[Data Boundary: Start]
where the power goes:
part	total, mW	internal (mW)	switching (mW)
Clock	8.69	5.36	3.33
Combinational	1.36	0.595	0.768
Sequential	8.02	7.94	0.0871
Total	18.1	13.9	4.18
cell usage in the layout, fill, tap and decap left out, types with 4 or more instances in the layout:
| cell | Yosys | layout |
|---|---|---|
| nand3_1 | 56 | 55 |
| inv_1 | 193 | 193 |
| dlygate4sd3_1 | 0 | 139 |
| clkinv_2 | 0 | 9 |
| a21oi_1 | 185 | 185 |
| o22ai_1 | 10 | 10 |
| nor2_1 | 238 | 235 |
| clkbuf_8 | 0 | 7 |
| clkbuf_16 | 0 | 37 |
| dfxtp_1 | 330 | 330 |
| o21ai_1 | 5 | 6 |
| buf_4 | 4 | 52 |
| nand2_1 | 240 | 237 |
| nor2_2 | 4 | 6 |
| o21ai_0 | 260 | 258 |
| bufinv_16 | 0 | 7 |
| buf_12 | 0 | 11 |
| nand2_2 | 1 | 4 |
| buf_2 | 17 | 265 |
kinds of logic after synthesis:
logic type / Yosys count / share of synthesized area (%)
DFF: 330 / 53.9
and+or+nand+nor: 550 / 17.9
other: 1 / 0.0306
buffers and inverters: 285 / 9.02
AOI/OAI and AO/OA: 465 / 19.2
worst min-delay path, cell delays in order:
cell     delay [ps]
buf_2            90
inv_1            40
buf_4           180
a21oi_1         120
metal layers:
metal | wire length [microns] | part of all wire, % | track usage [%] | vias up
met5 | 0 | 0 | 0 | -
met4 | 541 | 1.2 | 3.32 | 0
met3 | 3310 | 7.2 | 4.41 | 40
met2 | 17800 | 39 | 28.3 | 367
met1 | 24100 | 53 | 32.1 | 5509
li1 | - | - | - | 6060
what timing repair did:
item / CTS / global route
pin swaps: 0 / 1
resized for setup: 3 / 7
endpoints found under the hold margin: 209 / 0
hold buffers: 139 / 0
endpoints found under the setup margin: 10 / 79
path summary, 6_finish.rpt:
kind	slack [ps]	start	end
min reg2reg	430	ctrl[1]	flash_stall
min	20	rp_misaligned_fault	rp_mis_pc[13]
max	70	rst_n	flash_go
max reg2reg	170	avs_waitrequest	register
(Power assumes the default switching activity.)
[Data Boundary: End]
→ Exercise description
Restate the data in full so that no line differs from the original.

→ Reply to the task
where the power goes:
part	total, mW	internal (mW)	switching (mW)
Clock	8.69	5.36	3.33
Combinational	1.36	0.595	0.768
Sequential	8.02	7.94	0.0871
Total	18.1	13.9	4.18
cell usage in the layout, fill, tap and decap left out, types with 4 or more instances in the layout:
| cell | Yosys | layout |
|---|---|---|
| nand3_1 | 56 | 55 |
| inv_1 | 193 | 193 |
| dlygate4sd3_1 | 0 | 139 |
| clkinv_2 | 0 | 9 |
| a21oi_1 | 185 | 185 |
| o22ai_1 | 10 | 10 |
| nor2_1 | 238 | 235 |
| clkbuf_8 | 0 | 7 |
| clkbuf_16 | 0 | 37 |
| dfxtp_1 | 330 | 330 |
| o21ai_1 | 5 | 6 |
| buf_4 | 4 | 52 |
| nand2_1 | 240 | 237 |
| nor2_2 | 4 | 6 |
| o21ai_0 | 260 | 258 |
| bufinv_16 | 0 | 7 |
| buf_12 | 0 | 11 |
| nand2_2 | 1 | 4 |
| buf_2 | 17 | 265 |
kinds of logic after synthesis:
logic type / Yosys count / share of synthesized area (%)
DFF: 330 / 53.9
and+or+nand+nor: 550 / 17.9
other: 1 / 0.0306
buffers and inverters: 285 / 9.02
AOI/OAI and AO/OA: 465 / 19.2
worst min-delay path, cell delays in order:
cell     delay [ps]
buf_2            90
inv_1            40
buf_4           180
a21oi_1         120
metal layers:
metal | wire length [microns] | part of all wire, % | track usage [%] | vias up
met5 | 0 | 0 | 0 | -
met4 | 541 | 1.2 | 3.32 | 0
met3 | 3310 | 7.2 | 4.41 | 40
met2 | 17800 | 39 | 28.3 | 367
met1 | 24100 | 53 | 32.1 | 5509
li1 | - | - | - | 6060
what timing repair did:
item / CTS / global route
pin swaps: 0 / 1
resized for setup: 3 / 7
endpoints found under the hold margin: 209 / 0
hold buffers: 139 / 0
endpoints found under the setup margin: 10 / 79
path summary, 6_finish.rpt:
kind	slack [ps]	start	end
min reg2reg	430	ctrl[1]	flash_stall
min	20	rp_misaligned_fault	rp_mis_pc[13]
max	70	rst_n	flash_go
max reg2reg	170	avs_waitrequest	register
(Power assumes the default switching activity.)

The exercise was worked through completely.